教科の話だと分かりにくいので、少し話を変えてみます。例えば、次のようなことを言っている人がいたとしましょう。
- バスケなんてしたことないし
- 野球もノーコン
- 視力も悪い
- 持久力もなくて長距離走も苦手
- 音楽もできないし
- 絵も普通以下
- 人とのコミュニケーションも得意ではないし
- 人の話を聞くのもあまり好きではない
できないことだらけで苦手満載のように聞こえますが、実は「卓球は得意」「勉強はそこそこできる」「プログラミングは人に負けない」などの長所があるのかもしれません。もしそうならば、長所があるわけなので他はできなくても良いような気がします。
神は二物を与えず
そもそも生きていく上で多種多用なことができる必要はありません。多くの人は、何か一つの取り柄があれば良いと考えているはずです。
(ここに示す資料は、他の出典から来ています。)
$ cat config.mk
export PLATFORM = sky130hd
export DESIGN_NAME = ball_engine_flat
export DESIGN_NICKNAME = d
export VERILOG_FILES = /design/src/rtl/pong_pkg.sv /design/src/rtl/ball_engine_if.sv /design/src/rtl/pong_lfsr8.sv /design/src/rtl/ball_engine.sv /design/src/flat_wrapper.sv
export SDC_FILE = /design/constraint.sdc
export NUM_CORES = 1
export LEC_CHECK = 0
export CAP_MARGIN = 10
export CORE_MARGIN = 3
export CORE_UTILIZATION = 29
export DETAILED_ROUTE_END_ITERATION = 12
export GPL_ROUTABILITY_DRIVEN = 0
export GPL_TIMING_DRIVEN = 0
export PLACE_DENSITY = 0.45
export SLEW_MARGIN = 20
export SYNTH_ARGS = -nofsm -noshare
export SYNTH_HDL_FRONTEND = slang
export SYNTH_SLANG_ARGS = --single-unit
$ cat constraint.sdc
create_clock -name clk -period 16.1 [get_ports clk]
set_clock_uncertainty 0.2 [all_clocks]
set_input_delay 4.025 -clock clk [delete_from_list [all_inputs] [get_ports clk]]
set_output_delay 4.025 -clock clk [all_outputs]
set_load 0.05 [all_outputs]
$ cat src/rtl/pong_pkg.sv
// Shared Pong definitions: game/ball/mode codes, ball-engine FSM states,
// debug view and default playfield geometry.
package pong_pkg;

  typedef enum logic [1:0] {
    GS_START = 2'b00,
    GS_SERVE = 2'b01,
    GS_PLAY  = 2'b10,
    GS_DONE  = 2'b11
  } game_state_t;

  typedef enum logic [1:0] {
    BS_PLAYING = 2'b00,
    BS_P1WIN   = 2'b01,
    BS_P2WIN   = 2'b10
  } ball_status_t;

  typedef enum logic [1:0] {
    MODE_PVP      = 2'b00,
    MODE_P_VS_AI  = 2'b01,
    MODE_AI_VS_AI = 2'b10
  } mode_t;

  typedef enum logic [2:0] {
    ST_HOLD,
    ST_WAIT,
    ST_STEP,
    ST_COLLIDE,
    ST_REPORT,
    ST_OUT
  } ball_fsm_t;

  typedef struct packed {
    ball_fsm_t  state;
    logic [7:0] lfsr;
    logic       dir_right;
    logic       dir_down;
    logic [3:0] dy_mag;
  } ball_dbg_t;

  localparam int DEF_H_RES     = 640;
  localparam int DEF_V_RES     = 480;
  localparam int DEF_BALL_SIZE = 8;
  localparam int DEF_PADDLE_W  = 8;
  localparam int DEF_PADDLE_H  = 64;
  localparam int DEF_P1_X      = 16;
  localparam int DEF_P2_X      = 616;
  localparam int DEF_SPEED_X   = 4;
  localparam int DEF_MAX_DY    = 6;

  localparam logic [7:0] LFSR_SEED = 8'hA5;

endpackage

$ cat src/rtl/ball_engine_if.sv
// Ball engine bus: game-FSM and paddle inputs, ball position and status outputs.
interface ball_engine_if;
  import pong_pkg::*;

  // frame_tick is a one-cycle strobe with no backpressure: the engine takes it
  // only while idle between frames and drops it otherwise.
  logic         frame_tick;
  game_state_t  game_state;
  logic         serve;
  logic [9:0]   paddle1_y;
  logic [9:0]   paddle2_y;
  logic [9:0]   ball_x;
  logic [9:0]   ball_y;
  ball_status_t ball_status;

  modport master (
    output frame_tick, game_state, serve, paddle1_y, paddle2_y,
    input  ball_x, ball_y, ball_status
  );

  modport slave (
    input  frame_tick, game_state, serve, paddle1_y, paddle2_y,
    output ball_x, ball_y, ball_status
  );

endinterface

$ cat src/rtl/pong_lfsr8.sv
// 8-bit Fibonacci LFSR (x^8+x^6+x^5+x^4+1), free-running, seeded on reset.
module pong_lfsr8
  import pong_pkg::*;
(
  input  logic       clk,
  input  logic       rst,
  output logic [7:0] out
);

  always_ff @(posedge clk) begin
    if (rst) out <= LFSR_SEED;
    else     out <= {out[6:0], out[7] ^ out[5] ^ out[4] ^ out[3]};
  end

endmodule

$ cat src/rtl/ball_engine.sv
// Frame-stepped Pong ball: move, collide against walls/paddles, report exits.
module ball_engine
  import pong_pkg::*;
#(
  parameter int H_RES     = DEF_H_RES,
  parameter int V_RES     = DEF_V_RES,
  parameter int BALL_SIZE = DEF_BALL_SIZE,
  parameter int PADDLE_W  = DEF_PADDLE_W,
  parameter int PADDLE_H  = DEF_PADDLE_H,
  parameter int P1_X      = DEF_P1_X,
  parameter int P2_X      = DEF_P2_X,
  parameter int SPEED_X   = DEF_SPEED_X,
  parameter int MAX_DY    = DEF_MAX_DY
) (
  input  logic          clk,
  input  logic          rst,
  ball_engine_if.slave  bus,
  output ball_dbg_t     dbg
);

  localparam logic [9:0] CENTER_X    = 10'((H_RES - BALL_SIZE) / 2);
  localparam logic [9:0] CENTER_Y    = 10'((V_RES - BALL_SIZE) / 2);
  localparam logic [9:0] X_LIMIT     = 10'(H_RES - BALL_SIZE);
  localparam logic [9:0] Y_LIMIT     = 10'(V_RES - BALL_SIZE);
  localparam logic [9:0] P1_BOUNCE_X = 10'(P1_X + PADDLE_W);
  localparam logic [9:0] P2_BOUNCE_X = 10'(P2_X - BALL_SIZE);
  localparam logic [3:0] DY_MAX      = 4'(MAX_DY);

  localparam logic signed [10:0] STEP_X    = 11'(SPEED_X);
  localparam logic signed [11:0] X_LIM_S   = 12'(H_RES - BALL_SIZE);
  localparam logic signed [11:0] Y_LIM_S   = 12'(V_RES - BALL_SIZE);
  localparam logic signed [11:0] P1_LEFT   = 12'(P1_X);
  localparam logic signed [11:0] P1_RIGHT  = 12'(P1_X + PADDLE_W);
  localparam logic signed [11:0] P2_LEFT   = 12'(P2_X);
  localparam logic signed [11:0] P2_RIGHT  = 12'(P2_X + PADDLE_W);
  localparam logic signed [11:0] BALL_S    = 12'(BALL_SIZE);
  localparam logic signed [11:0] PAD_H_S   = 12'(PADDLE_H);
  localparam logic signed [11:0] BALL_HALF = 12'(BALL_SIZE / 2);
  localparam logic signed [11:0] PAD_HALF  = 12'(PADDLE_H / 2);
  localparam logic signed [11:0] DY_MAX_S  = 12'(MAX_DY);

  ball_fsm_t         state_q, state_d;
  logic [7:0]        lfsr;
  logic [9:0]        x_q, y_q;
  logic signed [10:0] xn_q, yn_q, x_cur, y_cur, dy_step;
  logic              dir_right, dir_down;
  logic [3:0]        dy_mag, dy_new;
  ball_status_t      pending;
  logic              hold_load, p1_hit, p2_hit, top_hit, bot_hit;
  logic signed [11:0] xw, yw, p1w, p2w, pw, off, off_abs, mag;

  pong_lfsr8 u_lfsr (.clk(clk), .rst(rst), .out(lfsr));

  // State register
  always_ff @(posedge clk) begin
    if (rst) state_q <= ST_HOLD;
    else     state_q <= state_d;
  end

  // Next state: leaving PLAY always wins, from any state
  always_comb begin
    state_d = state_q;
    if (bus.game_state != GS_PLAY) begin
      state_d = ST_HOLD;
    end else begin
      case (state_q)
        ST_HOLD:    state_d = ST_WAIT;
        ST_WAIT:    if (bus.frame_tick) state_d = ST_STEP;
        ST_STEP:    state_d = ST_COLLIDE;
        ST_COLLIDE: state_d = ST_REPORT;
        ST_REPORT:  state_d = (pending != BS_PLAYING) ? ST_OUT : ST_WAIT;
        ST_OUT:     state_d = ST_OUT;
        default:    state_d = ST_HOLD;
      endcase
    end
  end

  // Outputs: status is only driven from the registered pending result in REPORT
  always_comb begin
    bus.ball_status = BS_PLAYING;
    if (state_q == ST_REPORT) bus.ball_status = pending;
  end

  assign bus.ball_x = x_q;
  assign bus.ball_y = y_q;
  assign dbg = '{state: state_q, lfsr: lfsr, dir_right: dir_right,
                 dir_down: dir_down, dy_mag: dy_mag};

  assign x_cur   = signed'({1'b0, x_q});
  assign y_cur   = signed'({1'b0, y_q});
  assign dy_step = signed'({7'b0, dy_mag});
  assign xw      = {xn_q[10], xn_q};
  assign yw      = {yn_q[10], yn_q};
  assign p1w     = {2'b00, bus.paddle1_y};
  assign p2w     = {2'b00, bus.paddle2_y};

  assign p1_hit  = !dir_right && (xw <= P1_RIGHT) && (xw + BALL_S > P1_LEFT) &&
                   (yw + BALL_S > p1w) && (yw < p1w + PAD_H_S);
  assign p2_hit  = dir_right && (xw + BALL_S >= P2_LEFT) && (xw < P2_RIGHT) &&
                   (yw + BALL_S > p2w) && (yw < p2w + PAD_H_S);
  assign top_hit = (yw <= 12'sd0);
  assign bot_hit = (yw >= Y_LIM_S);

  // Bounce angle from where the ball centre meets the paddle centre
  always_comb begin
    pw      = p1_hit ? p1w : p2w;
    off     = (yw + BALL_HALF) - (pw + PAD_HALF);
    off_abs = off[11] ? -off : off;
    mag     = off_abs >>> 3;
    if (mag > DY_MAX_S)       dy_new = DY_MAX;
    else if (mag == 12'sd0)   dy_new = 4'd1;
    else                      dy_new = mag[3:0];
  end

  assign hold_load = (bus.game_state != GS_PLAY) || (state_q == ST_HOLD);

  always_ff @(posedge clk) begin
    if (rst) begin
      x_q       <= CENTER_X;
      y_q       <= CENTER_Y;
      xn_q      <= '0;
      yn_q      <= '0;
      dir_right <= 1'b1;
      dir_down  <= 1'b1;
      dy_mag    <= 4'd1;
      pending   <= BS_PLAYING;
    end else if (hold_load) begin
      x_q       <= CENTER_X;
      y_q       <= CENTER_Y;
      dir_right <= !bus.serve;
      dir_down  <= lfsr[0];
      dy_mag    <= 4'd1;
      pending   <= BS_PLAYING;
    end else begin
      case (state_q)
        ST_STEP: begin
          xn_q <= dir_right ? x_cur + STEP_X : x_cur - STEP_X;
          yn_q <= dir_down  ? y_cur + dy_step : y_cur - dy_step;
        end
        ST_COLLIDE: begin
          pending <= BS_PLAYING;
          if (p1_hit || p2_hit) begin
            x_q       <= p1_hit ? P1_BOUNCE_X : P2_BOUNCE_X;
            dir_right <= p1_hit;
            dy_mag    <= dy_new;
            if (off > 12'sd0)      dir_down <= 1'b1;
            else if (off < 12'sd0) dir_down <= 1'b0;
          end else if (xw <= 12'sd0) begin
            x_q     <= '0;
            pending <= BS_P2WIN;
          end else if (xw >= X_LIM_S) begin
            x_q     <= X_LIMIT;
            pending <= BS_P1WIN;
          end else begin
            x_q <= xn_q[9:0];
          end
          // Wall bounce is assigned last so it overrides a paddle's dir_y
          if (top_hit) begin
            y_q      <= '0;
            dir_down <= 1'b1;
          end else if (bot_hit) begin
            y_q      <= Y_LIMIT;
            dir_down <= 1'b0;
          end else begin
            y_q <= yn_q[9:0];
          end
        end
        default: ;
      endcase
    end
  end

endmodule

$ cat src/flat_wrapper.sv
// flat-port wrapper written by rule: the top's interface ports become plain ports
module ball_engine_flat import pong_pkg::*;
#(
  parameter int H_RES     = DEF_H_RES,
  parameter int V_RES     = DEF_V_RES,
  parameter int BALL_SIZE = DEF_BALL_SIZE,
  parameter int PADDLE_W  = DEF_PADDLE_W,
  parameter int PADDLE_H  = DEF_PADDLE_H,
  parameter int P1_X      = DEF_P1_X,
  parameter int P2_X      = DEF_P2_X,
  parameter int SPEED_X   = DEF_SPEED_X,
  parameter int MAX_DY    = DEF_MAX_DY
)
  (clk, rst, dbg, bus_frame_tick, bus_game_state, bus_serve, bus_paddle1_y, bus_paddle2_y, bus_ball_x, bus_ball_y, bus_ball_status);
  ball_engine_if bus_i ();
  input  logic clk;
  input  logic rst;
  output ball_dbg_t dbg;
  input wire logic [$bits(bus_i.frame_tick)-1:0] bus_frame_tick;
  input wire logic [$bits(bus_i.game_state)-1:0] bus_game_state;
  input wire logic [$bits(bus_i.serve)-1:0] bus_serve;
  input wire logic [$bits(bus_i.paddle1_y)-1:0] bus_paddle1_y;
  input wire logic [$bits(bus_i.paddle2_y)-1:0] bus_paddle2_y;
  output wire logic [$bits(bus_i.ball_x)-1:0] bus_ball_x;
  output wire logic [$bits(bus_i.ball_y)-1:0] bus_ball_y;
  output wire logic [$bits(bus_i.ball_status)-1:0] bus_ball_status;
  assign bus_i.frame_tick = bus_frame_tick;
  assign bus_i.game_state = bus_game_state;
  assign bus_i.serve = bus_serve;
  assign bus_i.paddle1_y = bus_paddle1_y;
  assign bus_i.paddle2_y = bus_paddle2_y;
  assign bus_ball_x = bus_i.ball_x;
  assign bus_ball_y = bus_i.ball_y;
  assign bus_ball_status = bus_i.ball_status;
  ball_engine #(.H_RES(H_RES), .V_RES(V_RES), .BALL_SIZE(BALL_SIZE), .PADDLE_W(PADDLE_W), .PADDLE_H(PADDLE_H), .P1_X(P1_X), .P2_X(P2_X), .SPEED_X(SPEED_X), .MAX_DY(MAX_DY)) u_core (.clk(clk), .rst(rst), .bus(bus_i), .dbg(dbg));
endmodule
* Yosys cells after proc, flatten, opt, wreduce, memory -nomap -nowiden
Index checks and enable logic that the tools add are counted.
** Word-level totals
- Register bits after elaboration :: 61
- Bits of input ports :: 26
- Logic and storage cells :: 102
- Output and inout bits :: 39
** Operators by class
- Add/sub/neg operators :: 12
- Equal/unequal tests :: 7
- Order comparisons :: 15
- Bitwise logic cells :: 4
- Muxes and demuxes :: 29
- Reduce and logical (&&, ||, !) cells :: 25
** Operators by type and width (number)
- $mux W10 :: 7
- $add A11 B5 Y12 const B :: 2
- $gt A12 B11 Y1 :: 2
- $lt A11 B12 Y1 :: 2
- $add A10 B7 Y11 const B :: 2
- $le A11 B1 Y1 const B :: 2
- $mux W11 :: 2
- $pmux W3 S6 :: 1
- $add A11 B4 Y12 const B :: 1
- $add A12 B7 Y12 const B :: 1
- $ge A12 B11 Y1 const B :: 1
- $gt A12 B1 Y1 const B :: 1
- $gt A12 B6 Y1 const B :: 1
- $logic_not A12 Y1 :: 1
- $lt A12 B1 Y1 const B :: 1
- $mux W12 :: 1
- $neg A12 Y12 :: 1
- $sub A12 B12 Y12 :: 1
- $add A10 B3 Y11 const B :: 1
- $add A10 B4 Y11 :: 1
- $ge A11 B10 Y1 const B :: 1
- $ge A11 B11 Y1 const B :: 1
- $le A11 B6 Y1 const B :: 1
- $lt A11 B11 Y1 const B :: 1
- other kinds (23) :: 56

* Logic depth before layout (Yosys ltp)
- Word-level depth :: 16
- Mapped depth :: 26
- Depth with buffers taken out :: 25

* By module
Synthesis repeated with hierarchy kept, for this count alone.
** Unflattened totals
- Cells, all modules :: 681
- Area, all modules :: 5435.2 um^2
** Modules (own cells, without submodules)
- ball_engine :: seq. area each 1061.0 um^2, instances 1, area each 5198.7 um^2, cells an instance 662
- pong_lfsr8 :: seq. area each 160.2 um^2, instances 1, area each 236.5 um^2, cells an instance 19

* Worst setup path after synthesis
Ideal clock, no wire load.
- Path kind :: input to register
- From :: input port bus_paddle1_y[6]
- To :: register u_core.dir_down
- Stages on the path :: 22
- Path slack :: 7.194 ns
- Data arrival time :: 8.587 ns
- Library setup time :: 0.120 ns
- Buffers on the path :: 2
- Required time :: 15.780 ns
- Cell sequence :: ha_1 > xnor2_1 > ha_1 > a21oi_1 > nor3_1 > or4_1 > a2111oi_4 > clkbuf_1 > a21oi_1 > ha_1 > ha_1 > inv_1 > fa_1 > nand2b_1 > a21oi_1 > xor2_1 > or2_2 > buf_1 > nor4_1 > a211oi_1 > or3_1 > o31a_1
** Between the ends
- Word-level cells in the longest chain between the ends :: 13
- Elaborated cells between the ends (all ways) :: 20
- Classes of those cells :: 3 x add/sub; 4 x order compare; 7 x mux; 6 x reduce/logical
** RTL lines
- start, declared :: line flat_wrapper.sv:22 : input wire logic [$bits(bus_i.paddle1_y)-1:0] bus_paddle1_y;
- $add A10 B7 Y11 / $gt A12 B11 Y1 (equally long branches) :: line ball_engine.sv:98 : (yw + BALL_S > p1w) && (yw < p1w + PAD_H_S);
- $lt A11 B12 Y1 / $logic_and A1 B1 Y1 (equally long branches) :: line ball_engine.sv:98, ball_engine.sv:97
- $logic_and A1 B1 Y1 :: line ball_engine.sv:98
- $mux W10 :: line ball_engine.sv:106 : pw = p1_hit ? p1w : p2w;
- $add A12 B7 Y12 :: line ball_engine.sv:107 : off = (yw + BALL_HALF) - (pw + PAD_HALF);
- $sub A12 B12 Y12 :: line ball_engine.sv:107
- $gt A12 B1 Y1 :: line ball_engine.sv:146 : if (off > 12'sd0) dir_down <= 1'b1;
- $mux W1 :: line ball_engine.sv:146
- $mux W1 :: line ball_engine.sv:142 : if (p1_hit || p2_hit) begin
- $mux W1 :: line ball_engine.sv:161 : end else if (bot_hit) begin
- $mux W1 :: line ball_engine.sv:158 : if (top_hit) begin
- $mux W1 :: line ball_engine.sv:135 : case (state_q)
- $mux W1 :: line ball_engine.sv:127 : end else if (hold_load) begin
- end signal, assigned :: line ball_engine.sv:131 : dir_down <= lfsr[0];
- end, declared :: line ball_engine.sv:46 : logic dir_right, dir_down;
Parallel ways exist; a longest one is shown, timed or not. The select of a mux whose other input is x is not followed.
A chain may end at the register's enable or synchronous reset.

* Worst setup path after layout
Ends and elaborated chain as after synthesis.

==> impl_metrics.yaml <==
route:
  first_pass_iters: 4
  initialDrtViolationCount: 311
  wl_um: 17200
  wl_per_cell_um: 17.1
  drc: 0
  vias: 5367
  antenna_left: 0
  avgViaCountPerCell: 5.32
clock_network:
  cts_root_buf: "clkbuf_16"
  cts_tree: "done"
  clk_pin_slew_ps: 50
  cts_made_buffers: 9
  cts_hold_buf: 0
  cts_post_setup_buffers_inserted: 0
  cts.sinks: 61
  cts.path.max_buffers: 2
  htreeDepth: 3
  ctsResizeCount: 0
  clock_latency_ps: 330
floorplanning:
  die_h_um: 143
  fp.dieW_um: 143
  start_util_pct: 29.9
  rows: 49
  boundaryPins: 65
  core_um2: 18200
  die_area_um2: 20500
synthesis:
  synth-main-ff-cell: "dfxtp_1"
  syn_avg_cell_area_um2: 7.80
  synthesis.nets: 807
  asyncSetResetFlopFracSynth_pct: 0
  yosysWarningCount: 0
  ys_seq_area_share_pct: 22.4
  syn_area_um2: 5450
  ys_ff_latch: 61
  synthCells: 699
  synth_edf_count: 0
  synth.distinct_cells: 66
hold_path:
  min_path_type: "register to register"
  hold_depth: 1
worst_setup_path:
  crit_path_end: "u_core.dir_down"
  worst_r2r_startpoint: "u_core.yn_q[3]"
  worstSetupPathType: "primary input to register"
  reg2reg_depth: 22
  startpoint_type: "primary input"
  startpoint: "bus_paddle1_y[6]"
  critPathCaptureType: "register"
  rr_endpoint: "u_core.dir_down"
  required_ps: 16100
  crit_fanout: 10
  cp.arrival_ps: 10190
  reg2reg_slack_ps: 9090
timing:
  slew_violations: 0
  relSlewSlack_pct: 36.5
  finalSetupTns_ps: 0
  finalHoldViolCount: 0
  fin_crit_sh_pct: 63.3
  period_minus_slack_ps: 10190
  holdWs_ps: 236
  worst_slew_pin_slew_ps: 944
  setup_viol: 0
  setup_ws_ps: 5910
  fmax_mhz: 98.2
  rsz0062_at_grt: "no"
grt:
  grt_pass1_vias: 5181
  globalRouteTotalUtil_pct: 16.9
  grt-ovfl-total: 0
  grt_pass1_wl_um: 27400
  antenna_found_initial: 0
  grt_max_degree: 12
outcome:
  outcome: "complete, no violations"
final_layout:
  nNetsFinal: 882
  area.growth.synth_to_final_pct: 23.0
  multi_input_area_um2: 3870
  num-fill-cells: 1889
  stdcell_area_um2: 6700
  drive_above_1_share_pct: 4.62
  regArea_um2: 1220
  n_antenna_cell: 0
  fin_cells: 1008
placement:
  place_area_um2: 6380
  hpwl_um: 13900
  io_buffer_count: 64
  dpl_worst_slack_ps: 5470
  dp_cells: 992
pwr:
  p_leak_nw: 2.71
  power_density_nw_per_um2: 67.8
  max-vdd-ir-drop_uv: 46.0
flow_run:
  maxCapViolations: 0
layout by cell type, fill, tap and decap left out, types with 3 or more instances in the layout:
master / n
o2111ai_1: 4
clkdlybuf4s50_1: 64
a21o_1: 12
o21ai_0: 34
nor2b_1: 8
inv_1: 59
xor2_1: 12
clkbuf_1: 28
o21bai_1: 9
nor3_1: 15
clkbuf_16: 9
a211o_1: 4
and3_1: 7
dfxtp_1: 61
o21a_1: 4
ha_1: 79
or4_1: 6
a211oi_1: 11
a31oi_1: 11
nand4_1: 7
a22oi_1: 3
a21oi_1: 69
nand4b_1: 4
o22ai_1: 4
nand3b_1: 5
a21boi_0: 3
nor4_1: 5
o211ai_1: 4
nand2_1: 74
nand2b_1: 9
or2_2: 6
or3_1: 3
fa_1: 3
nor2_1: 35
o2111a_1: 3
xnor2_1: 29
and2_1: 6
nand3_1: 19
worst max-delay path, stage by stage:
cell and delay [ps]:
clkdlybuf4s50_1 590, nand3_1 130, xnor2_1 170, ha_1 260, a21oi_1 150, nor3_1 60
or4_1 460, a2111oi_4 490, clkbuf_1 400, o21ai_0 180, ha_1 360, inv_1 60
ha_1 280, a211oi_1 400, nor2_1 110, xor2_1 200, or2_2 290, buf_1 160
nor4_1 540, a211oi_1 170, or3_1 370, o31a_1 330
worst min path at each step:
stage	to	start	slack, ps
final	u_core.u_lfsr.out[2]	u_core.u_lfsr.out[1]	240
after floorplan	u_core.pending[0]	u_core.pending[0]	240
after CTS	u_core.u_lfsr.out[2]	u_core.u_lfsr.out[1]	240
after detailed placement	u_core.u_lfsr.out[2]	u_core.u_lfsr.out[1]	230
after global placement	u_core.u_lfsr.out[7]	u_core.u_lfsr.out[6]	220
after global routing	u_core.u_lfsr.out[2]	u_core.u_lfsr.out[1]	250
synth_stat cells (3+ instances only):
cell type	count	area, µm²
a21oi_1	69	345
nand2_1	74	278
nor3_1	15	75.1
nand4b_1	4	35.0
a22oi_1	3	22.5
xnor2_1	29	254
fa_1	3	60.1
xor2_1	12	105
or3_1	3	18.8
o22ai_1	4	25.0
or4_1	6	45.0
inv_1	59	221
and2_1	6	37.5
o2111a_1	3	33.8
nand4_1	7	43.8
clkbuf_1	28	105
nand3b_1	5	37.5
nor4_1	5	31.3
o21bai_1	9	67.6
and3_1	7	43.8
nand3_1	19	95.1
nor2_1	35	131
o2111ai_1	4	35.0
a211oi_1	11	82.6
nand2b_1	9	56.3
a31oi_1	11	68.8
o211ai_1	4	30.0
o21ai_0	34	170
a21o_1	12	90.1
ha_1	79	988
or2_2	6	37.5
dfxtp_1	61	1220
a211o_1	4	35.0
o21a_1	4	30.0
a21boi_0	3	22.5
nor2b_1	8	50.1
flip-flops by register name (all words and copies together), names as in the netlist:
name	cells
u_core.xn_q	11
u_core.yn_q	11
u_core.bus.ball_x	10
u_core.bus.ball_y	10
u_core.u_lfsr.out	8
u_core.dy_mag	4
u_core.state_q	3
u_core.pending	2
u_core.dir_down	1
u_core.dir_right	1
through the flow:
stage | utilization, % | total power [mW]
floorplan | - | 0.221
global placement | 35.0 | 0.246
finish | 36.8 | 0.454
detailed placement | 35.0 | 0.247
global route | 36.8 | 0.476
CTS | 36.8 | 0.460
layout make-up:
| type | count | share of cell area [%] |
|---|---|---|
| Multi-Input combinational cell | 546 | 57.8 |
| Timing Repair Buffer | 64 | 9.56 |
| Sequential cell | 61 | 18.2 |
| Inverter | 59 | 3.30 |
| Clock buffer | 10 | 3.57 |
| Clock inverter | 6 | 1.29 |
| Buffer | 33 | 2.00 |
| Tap cell | 229 | 4.28 |
cell families (layout without fill, tap and decap cells):
logic type | after synthesis | in the layout | synth area share, %
xor+xnor | 41 | 41 | 6.59
flops | 61 | 61 | 22.4
compound gates | 201 | 201 | 24.4
fa+ha+maj | 82 | 82 | 19.2
buf+inv | 92 | 172 | 6.52
mux | 2 | 2 | 0.413
simple gates | 220 | 220 | 20.4
per-layer routing:
metal,track usage [%],share of wire (%)
met2,26.9,45
met5,0,0
met4,4.85,1.7
met3,2.85,5.6
met1,23.4,48
report_power, final:
group	internal [mW]	total, mW	switching (mW)
Sequential	0.154	0.156	0.00227
Clock	0.139	0.210	0.0706
Combinational	0.0377	0.0887	0.0510
Power figures use the tool's default switching activity.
勉強の世界でも同じです。英語・数学・国語・理科・社会なんていうのは野球・サッカー・バスケ・テニス・柔道みたいなものです。「どれもできる」ということに拘るのは何か違う気がします。
確かに「受験」のことを考えるとできるに越したことありません。でも、すべてができるようになるためには、青春時代のすべてを投げ打って勉強にすべての努力をつぎ込む必要があります。
そこまでの価値はあるの?
私にはそこまで価値があるようには思えません。そして、自分の子どもに強いることはありません。得意な教科が一つあれば、十分だと考えています。
もちろん、受験時期には他の教科も勉強しなくてはならないでしょう。でも、それはその期間に持ちうる時間をつぎ込んでがんばれば、それでOKです。
本人が能動的に取り組んでいるならば良いですが、受験時期でもないのに強制的に多大なる時間をつぎ込ませるほどの価値は見いだせないのです。
まとめ
私たちはネガティブ・バイアスのせいで、ネガティブな情報に強く影響を受けてしまいます。
生存競争の中においては重要な役割を果たしている能力ですが、成績を評価するとき、そこから学習の評価をするときには、ネガティブ・バイアスに踊らされないようにしないといけません。
得意な教科、よくできている教科を評価することを大切にしてください。